* TASK STATEMENT
Go over the entries below line by line, copying each one that contains the word "field".

* DATA UNDER STUDY
==> src/rtl/clock_time_core.sv <==
// BCD hh:mm:ss timekeeper advanced by rising edges of the 1 Hz divider output,
// with validated time load and per-field manual increment for the set-time UI.
module clock_time_core #(
    parameter int HOUR_MAX = 23
) (
    input  logic       clk,
    input  logic       rst,
    input  logic       tick_in,
    input  logic       run_en,
    input  logic       set_load,
    input  logic [7:0] set_hh,
    input  logic [7:0] set_mm,
    input  logic [7:0] set_ss,
    input  logic [1:0] inc_sel,
    input  logic       inc_pulse,
    output logic [7:0] hh,
    output logic [7:0] mm,
    output logic [7:0] ss,
    output logic       sec_pulse,
    output logic       min_pulse,
    output logic       day_pulse,
    output logic       load_err
);

    localparam logic [3:0] HMAX_T   = 4'(HOUR_MAX / 10);
    localparam logic [3:0] HMAX_O   = 4'(HOUR_MAX % 10);
    localparam logic [7:0] HMAX_BCD = {HMAX_T, HMAX_O};
    localparam logic [7:0] MS_MAX   = 8'h59;

    localparam logic [1:0] SEL_SS = 2'b01;
    localparam logic [1:0] SEL_MM = 2'b10;
    localparam logic [1:0] SEL_HH = 2'b11;

    // BCD +1 with wrap to 00 once the field's last value is reached.
    function automatic logic [7:0] bcd_inc(input logic [7:0] v, input logic [7:0] lim);
        logic [7:0] r;
        if (v == lim)
            r = 8'h00;
        else if (v[3:0] == 4'd9)
            r = {v[7:4] + 4'd1, 4'd0};
        else
            r = {v[7:4], v[3:0] + 4'd1};
        return r;
    endfunction

    function automatic logic ms_ok(input logic [7:0] v);
        return (v[7:4] <= 4'd5) && (v[3:0] <= 4'd9);
    endfunction

    // Digits are checked first, so a plain compare against the BCD limit is exact.
    function automatic logic hh_ok(input logic [7:0] v);
        return (v[7:4] <= 4'd9) && (v[3:0] <= 4'd9) && (v <= HMAX_BCD);
    endfunction

    logic       tick_q;
    logic [7:0] hh_q, hh_d;
    logic [7:0] mm_q, mm_d;
    logic [7:0] ss_q, ss_d;
    logic       sec_q, sec_d;
    logic       min_q, min_d;
    logic       day_q, day_d;
    logic       err_q, err_d;
    logic       tick_rise;

    assign tick_rise = tick_in & ~tick_q;

    always_comb begin
        hh_d  = hh_q;
        mm_d  = mm_q;
        ss_d  = ss_q;
        sec_d = 1'b0;
        min_d = 1'b0;
        day_d = 1'b0;
        err_d = 1'b0;

        if (set_load) begin
            hh_d  = hh_ok(set_hh) ? set_hh : 8'h00;
            mm_d  = ms_ok(set_mm) ? set_mm : 8'h00;
            ss_d  = ms_ok(set_ss) ? set_ss : 8'h00;
            err_d = ~(hh_ok(set_hh) & ms_ok(set_mm) & ms_ok(set_ss));
        end else if (inc_pulse && inc_sel != 2'b00) begin
            case (inc_sel)
                SEL_SS:  ss_d = bcd_inc(ss_q, MS_MAX);
                SEL_MM:  mm_d = bcd_inc(mm_q, MS_MAX);
                SEL_HH:  hh_d = bcd_inc(hh_q, HMAX_BCD);
                default: ;
            endcase
        end else if (tick_rise && run_en) begin
            sec_d = 1'b1;
            ss_d  = bcd_inc(ss_q, MS_MAX);
            if (ss_q == MS_MAX) begin
                min_d = 1'b1;
                mm_d  = bcd_inc(mm_q, MS_MAX);
                if (mm_q == MS_MAX) begin
                    hh_d = bcd_inc(hh_q, HMAX_BCD);
                    if (hh_q == HMAX_BCD)
                        day_d = 1'b1;
                end
            end
        end
    end

    // tick_q resets high so a level already high at reset release is not an edge.
    always_ff @(posedge clk or negedge rst) begin
        if (!rst) begin
            tick_q <= 1'b1;
            hh_q   <= 8'h00;
            mm_q   <= 8'h00;
            ss_q   <= 8'h00;
            sec_q  <= 1'b0;
            min_q  <= 1'b0;
            day_q  <= 1'b0;
            err_q  <= 1'b0;
        end else begin
            tick_q <= tick_in;
            hh_q   <= hh_d;
            mm_q   <= mm_d;
            ss_q   <= ss_d;
            sec_q  <= sec_d;
            min_q  <= min_d;
            day_q  <= day_d;
            err_q  <= err_d;
        end
    end

    assign hh        = hh_q;
    assign mm        = mm_q;
    assign ss        = ss_q;
    assign sec_pulse = sec_q;
    assign min_pulse = min_q;
    assign day_pulse = day_q;
    assign load_err  = err_q;

endmodule
[config.mk]
export PLATFORM = sky130hd
export DESIGN_NAME = table_match_sequencer
export DESIGN_NICKNAME = d
export VERILOG_FILES = /design/src/rtl/table_match_sequencer_pkg.sv /design/src/rtl/table_match_sequencer_eq_compare_5b.sv /design/src/rtl/table_match_sequencer.sv
export SDC_FILE = /design/constraint.sdc
export NUM_CORES = 1
export LEC_CHECK = 0
export ABC_CLOCK_PERIOD_IN_PS = 2750
export CAP_MARGIN = 20
export CORE_MARGIN = 3
export CORE_UTILIZATION = 44
export DETAILED_ROUTE_END_ITERATION = 16
export DONT_BUFFER_PORTS = 1
export REMOVE_ABC_BUFFERS = 1
export SLEW_MARGIN = 40
export SYNTH_ARGS = -nofsm -noshare
export SYNTH_HDL_FRONTEND = slang
export SYNTH_SLANG_ARGS = --single-unit
[constraint.sdc]
create_clock -name clk -period 2.75 [get_ports clk]
set_clock_uncertainty 0.05 [all_clocks]
set_input_delay 0.55 -clock clk [delete_from_list [all_inputs] [get_ports clk]]
set_output_delay 0.55 -clock clk [all_outputs]
set_load 0.03 [all_outputs]
File: config.mk
export PLATFORM = sky130hd
export DESIGN_NAME = branch_predictor_flat
export DESIGN_NICKNAME = d
export VERILOG_FILES = /design/src/rtl/branch_predictor_if.sv /design/src/rtl/branch_predictor.sv /design/src/flat_wrapper.sv
export SDC_FILE = /design/constraint.sdc
export NUM_CORES = 2
export LEC_CHECK = 0
export ABC_AREA = 1
export BUFFER_PORTS_ARGS = -buffer_cell sky130_fd_sc_hd__buf_2
export CAP_MARGIN = 40
export CORE_MARGIN = 2
export CORE_UTILIZATION = 45
export CTS_BUF_LIST = sky130_fd_sc_hd__clkbuf_16
export CTS_CLUSTER_DIAMETER = 120
export DETAILED_ROUTE_END_ITERATION = 8
export PLACE_DENSITY = 0.62
export SETUP_SLACK_MARGIN = 0.05
export SYNTH_ARGS = -nofsm -noshare
export SYNTH_HDL_FRONTEND = slang
export SYNTH_SLANG_ARGS = --single-unit
File: constraint.sdc
create_clock -name clk -period 2 [get_ports clk]
set_input_delay 0 -clock clk [delete_from_list [all_inputs] [get_ports clk]]
set_output_delay 0 -clock clk [all_outputs]
set_load 0.02 [all_outputs]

* SOLUTION TO THIS PROBLEM
// with validated time load and per-field manual increment for the set-time UI.
    // BCD +1 with wrap to 00 once the field's last value is reached.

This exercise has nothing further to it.